- Task item:
All entries must be set down once more, precisely as given.

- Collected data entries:

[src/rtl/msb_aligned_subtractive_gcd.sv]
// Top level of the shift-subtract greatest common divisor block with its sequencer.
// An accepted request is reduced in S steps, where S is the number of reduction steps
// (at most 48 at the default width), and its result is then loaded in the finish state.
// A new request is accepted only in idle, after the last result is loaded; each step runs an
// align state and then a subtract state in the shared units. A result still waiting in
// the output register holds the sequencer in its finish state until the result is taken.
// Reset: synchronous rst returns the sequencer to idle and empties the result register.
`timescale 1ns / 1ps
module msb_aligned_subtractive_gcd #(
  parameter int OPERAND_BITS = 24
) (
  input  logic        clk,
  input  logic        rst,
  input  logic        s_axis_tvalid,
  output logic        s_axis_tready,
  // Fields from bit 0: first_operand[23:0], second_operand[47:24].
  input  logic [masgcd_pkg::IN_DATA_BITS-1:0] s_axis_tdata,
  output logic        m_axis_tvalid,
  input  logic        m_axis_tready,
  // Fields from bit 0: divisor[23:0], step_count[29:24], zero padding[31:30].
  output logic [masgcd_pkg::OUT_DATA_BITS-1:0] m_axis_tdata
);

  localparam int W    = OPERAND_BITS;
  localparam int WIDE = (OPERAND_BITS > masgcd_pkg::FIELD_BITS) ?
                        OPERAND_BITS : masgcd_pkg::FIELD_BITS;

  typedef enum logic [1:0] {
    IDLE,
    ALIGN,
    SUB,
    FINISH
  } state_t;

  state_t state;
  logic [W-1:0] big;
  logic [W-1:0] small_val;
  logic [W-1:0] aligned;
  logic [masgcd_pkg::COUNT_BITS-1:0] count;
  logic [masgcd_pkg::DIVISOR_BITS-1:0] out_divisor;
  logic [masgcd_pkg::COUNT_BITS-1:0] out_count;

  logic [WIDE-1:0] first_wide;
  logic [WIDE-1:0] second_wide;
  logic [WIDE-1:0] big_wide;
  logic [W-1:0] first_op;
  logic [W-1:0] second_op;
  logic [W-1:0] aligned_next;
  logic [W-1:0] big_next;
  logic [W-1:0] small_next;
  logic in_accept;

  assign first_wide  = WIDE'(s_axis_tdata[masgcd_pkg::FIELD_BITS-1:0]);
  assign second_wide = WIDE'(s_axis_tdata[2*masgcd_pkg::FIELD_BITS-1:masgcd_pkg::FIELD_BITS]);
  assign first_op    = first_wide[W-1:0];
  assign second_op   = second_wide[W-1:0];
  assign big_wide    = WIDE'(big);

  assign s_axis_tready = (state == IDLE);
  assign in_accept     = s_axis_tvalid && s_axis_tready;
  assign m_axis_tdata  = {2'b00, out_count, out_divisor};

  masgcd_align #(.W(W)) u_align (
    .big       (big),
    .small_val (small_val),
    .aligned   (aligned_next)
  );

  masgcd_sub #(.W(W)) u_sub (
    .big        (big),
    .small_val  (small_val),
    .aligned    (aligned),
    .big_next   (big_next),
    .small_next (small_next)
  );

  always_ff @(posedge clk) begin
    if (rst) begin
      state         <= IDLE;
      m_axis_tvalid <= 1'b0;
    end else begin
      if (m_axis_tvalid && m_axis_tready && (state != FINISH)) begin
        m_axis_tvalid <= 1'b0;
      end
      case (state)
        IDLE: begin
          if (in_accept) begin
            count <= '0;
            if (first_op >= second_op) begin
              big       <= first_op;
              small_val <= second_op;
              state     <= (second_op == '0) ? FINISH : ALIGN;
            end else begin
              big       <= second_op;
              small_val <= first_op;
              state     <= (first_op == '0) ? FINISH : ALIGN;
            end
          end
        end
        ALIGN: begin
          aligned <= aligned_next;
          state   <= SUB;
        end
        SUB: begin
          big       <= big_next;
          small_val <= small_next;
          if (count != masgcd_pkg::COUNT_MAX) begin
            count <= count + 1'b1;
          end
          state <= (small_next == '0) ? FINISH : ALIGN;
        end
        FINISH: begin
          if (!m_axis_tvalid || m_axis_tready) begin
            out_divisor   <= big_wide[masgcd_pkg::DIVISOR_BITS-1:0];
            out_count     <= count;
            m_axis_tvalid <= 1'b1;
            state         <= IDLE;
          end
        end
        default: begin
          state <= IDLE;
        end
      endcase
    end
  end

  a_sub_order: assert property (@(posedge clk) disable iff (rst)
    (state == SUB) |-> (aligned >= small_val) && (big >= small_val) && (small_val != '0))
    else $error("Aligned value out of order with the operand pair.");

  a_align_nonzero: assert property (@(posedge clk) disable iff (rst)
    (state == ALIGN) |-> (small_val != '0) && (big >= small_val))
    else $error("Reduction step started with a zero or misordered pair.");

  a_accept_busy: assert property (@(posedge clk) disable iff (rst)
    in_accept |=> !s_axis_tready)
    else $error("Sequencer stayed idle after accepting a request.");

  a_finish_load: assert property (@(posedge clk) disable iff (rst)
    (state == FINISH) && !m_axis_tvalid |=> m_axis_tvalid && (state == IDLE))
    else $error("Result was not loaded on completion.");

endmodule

- Task solution:
[src/rtl/msb_aligned_subtractive_gcd.sv]
// Top level of the shift-subtract greatest common divisor block with its sequencer.
// An accepted request is reduced in S steps, where S is the number of reduction steps
// (at most 48 at the default width), and its result is then loaded in the finish state.
// A new request is accepted only in idle, after the last result is loaded; each step runs an
// align state and then a subtract state in the shared units. A result still waiting in
// the output register holds the sequencer in its finish state until the result is taken.
// Reset: synchronous rst returns the sequencer to idle and empties the result register.
`timescale 1ns / 1ps
module msb_aligned_subtractive_gcd #(
  parameter int OPERAND_BITS = 24
) (
  input  logic        clk,
  input  logic        rst,
  input  logic        s_axis_tvalid,
  output logic        s_axis_tready,
  // Fields from bit 0: first_operand[23:0], second_operand[47:24].
  input  logic [masgcd_pkg::IN_DATA_BITS-1:0] s_axis_tdata,
  output logic        m_axis_tvalid,
  input  logic        m_axis_tready,
  // Fields from bit 0: divisor[23:0], step_count[29:24], zero padding[31:30].
  output logic [masgcd_pkg::OUT_DATA_BITS-1:0] m_axis_tdata
);

  localparam int W    = OPERAND_BITS;
  localparam int WIDE = (OPERAND_BITS > masgcd_pkg::FIELD_BITS) ?
                        OPERAND_BITS : masgcd_pkg::FIELD_BITS;

  typedef enum logic [1:0] {
    IDLE,
    ALIGN,
    SUB,
    FINISH
  } state_t;

  state_t state;
  logic [W-1:0] big;
  logic [W-1:0] small_val;
  logic [W-1:0] aligned;
  logic [masgcd_pkg::COUNT_BITS-1:0] count;
  logic [masgcd_pkg::DIVISOR_BITS-1:0] out_divisor;
  logic [masgcd_pkg::COUNT_BITS-1:0] out_count;

  logic [WIDE-1:0] first_wide;
  logic [WIDE-1:0] second_wide;
  logic [WIDE-1:0] big_wide;
  logic [W-1:0] first_op;
  logic [W-1:0] second_op;
  logic [W-1:0] aligned_next;
  logic [W-1:0] big_next;
  logic [W-1:0] small_next;
  logic in_accept;

  assign first_wide  = WIDE'(s_axis_tdata[masgcd_pkg::FIELD_BITS-1:0]);
  assign second_wide = WIDE'(s_axis_tdata[2*masgcd_pkg::FIELD_BITS-1:masgcd_pkg::FIELD_BITS]);
  assign first_op    = first_wide[W-1:0];
  assign second_op   = second_wide[W-1:0];
  assign big_wide    = WIDE'(big);

  assign s_axis_tready = (state == IDLE);
  assign in_accept     = s_axis_tvalid && s_axis_tready;
  assign m_axis_tdata  = {2'b00, out_count, out_divisor};

  masgcd_align #(.W(W)) u_align (
    .big       (big),
    .small_val (small_val),
    .aligned   (aligned_next)
  );

  masgcd_sub #(.W(W)) u_sub (
    .big        (big),
    .small_val  (small_val),
    .aligned    (aligned),
    .big_next   (big_next),
    .small_next (small_next)
  );

  always_ff @(posedge clk) begin
    if (rst) begin
      state         <= IDLE;
      m_axis_tvalid <= 1'b0;
    end else begin
      if (m_axis_tvalid && m_axis_tready && (state != FINISH)) begin
        m_axis_tvalid <= 1'b0;
      end
      case (state)
        IDLE: begin
          if (in_accept) begin
            count <= '0;
            if (first_op >= second_op) begin
              big       <= first_op;
              small_val <= second_op;
              state     <= (second_op == '0) ? FINISH : ALIGN;
            end else begin
              big       <= second_op;
              small_val <= first_op;
              state     <= (first_op == '0) ? FINISH : ALIGN;
            end
          end
        end
        ALIGN: begin
          aligned <= aligned_next;
          state   <= SUB;
        end
        SUB: begin
          big       <= big_next;
          small_val <= small_next;
          if (count != masgcd_pkg::COUNT_MAX) begin
            count <= count + 1'b1;
          end
          state <= (small_next == '0) ? FINISH : ALIGN;
        end
        FINISH: begin
          if (!m_axis_tvalid || m_axis_tready) begin
            out_divisor   <= big_wide[masgcd_pkg::DIVISOR_BITS-1:0];
            out_count     <= count;
            m_axis_tvalid <= 1'b1;
            state         <= IDLE;
          end
        end
        default: begin
          state <= IDLE;
        end
      endcase
    end
  end

  a_sub_order: assert property (@(posedge clk) disable iff (rst)
    (state == SUB) |-> (aligned >= small_val) && (big >= small_val) && (small_val != '0))
    else $error("Aligned value out of order with the operand pair.");

  a_align_nonzero: assert property (@(posedge clk) disable iff (rst)
    (state == ALIGN) |-> (small_val != '0) && (big >= small_val))
    else $error("Reduction step started with a zero or misordered pair.");

  a_accept_busy: assert property (@(posedge clk) disable iff (rst)
    in_accept |=> !s_axis_tready)
    else $error("Sequencer stayed idle after accepting a request.");

  a_finish_load: assert property (@(posedge clk) disable iff (rst)
    (state == FINISH) && !m_axis_tvalid |=> m_axis_tvalid && (state == IDLE))
    else $error("Result was not loaded on completion.");

endmodule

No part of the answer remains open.